Frankfurt city officials said on Sunday that the city will evacuate some 60,000 people in the nation’s biggest such manoeuvre since the war while officials disarm the British bomb discovered on a building site this week in Frankfurt’s leafy Westend, where many wealthy bankers live.
Officials have warned that Germany’s financial capital could grind to a halt on Monday if residents don’t heed orders to vacate their homes to allow the defusing of a massive World War Two bomb.
An uncontrolled explosion of the bomb would be big enough to flatten a city block, Frankfurt fire chief Reinhard Ries told reporters.

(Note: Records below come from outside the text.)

`config.mk`:
```
export PLATFORM = sky130hd
export DESIGN_NAME = epc_master
export DESIGN_NICKNAME = d
export VERILOG_FILES = /design/src/rtl/epc_master.sv
export SDC_FILE = /design/constraint.sdc
export NUM_CORES = 1
export LEC_CHECK = 0
export CAP_MARGIN = 10
export CORE_AREA = 2 2 120 122
export DETAILED_ROUTE_END_ITERATION = 6
export DIE_AREA = 0 0 122 124
export HOLD_SLACK_MARGIN = 0.05
export PLACE_DENSITY = 0.81
export RECOVER_POWER = 50
export SYNTH_ARGS = -nofsm -noshare
export SYNTH_HDL_FRONTEND = slang
export SYNTH_SLANG_ARGS = --single-unit
```
`constraint.sdc`:
```
create_clock -name clk -period 4.3 [get_ports clk]
set_input_delay 0.86 -clock clk [delete_from_list [all_inputs] [get_ports clk]]
set_output_delay 0.86 -clock clk [all_outputs]
set_load 0.005 [all_outputs]
```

“This bomb has more than 1.4 tonnes of explosives,” he said. “It’s not just fragments that are the problem, but also the pressure that it creates that would dismantle all the buildings in a 100-metre (yard) radius.”.
The HC 4000 bomb is assumed to have been dropped by Britain’s Royal Air Force during the 1939-45 war. Such finds are not unusual, but rarely are the unexploded bombs so large and in such a sensitive position.
The compulsory evacuation radius of 1.5 km around the bomb includes police headquarters, two hospitals, transport systems and Germany’s central bank storing $70 billion in gold reserves.
Police said they couldn’t begin defusing the bomb until they were sure everyone had left the area. They would ring every doorbell and use heat-sensing technology from overhead helicopters to help them identify stragglers, they said.
Roads and transport systems, including the parts of the underground, will be closed during the work and for at least two hours after the bomb is defused, to allow patients to be transported back to hospitals without traffic.
Frankfurters can spend the day at shelters set up at the trade fair and the Jahrhunderthalle convention center, police have said.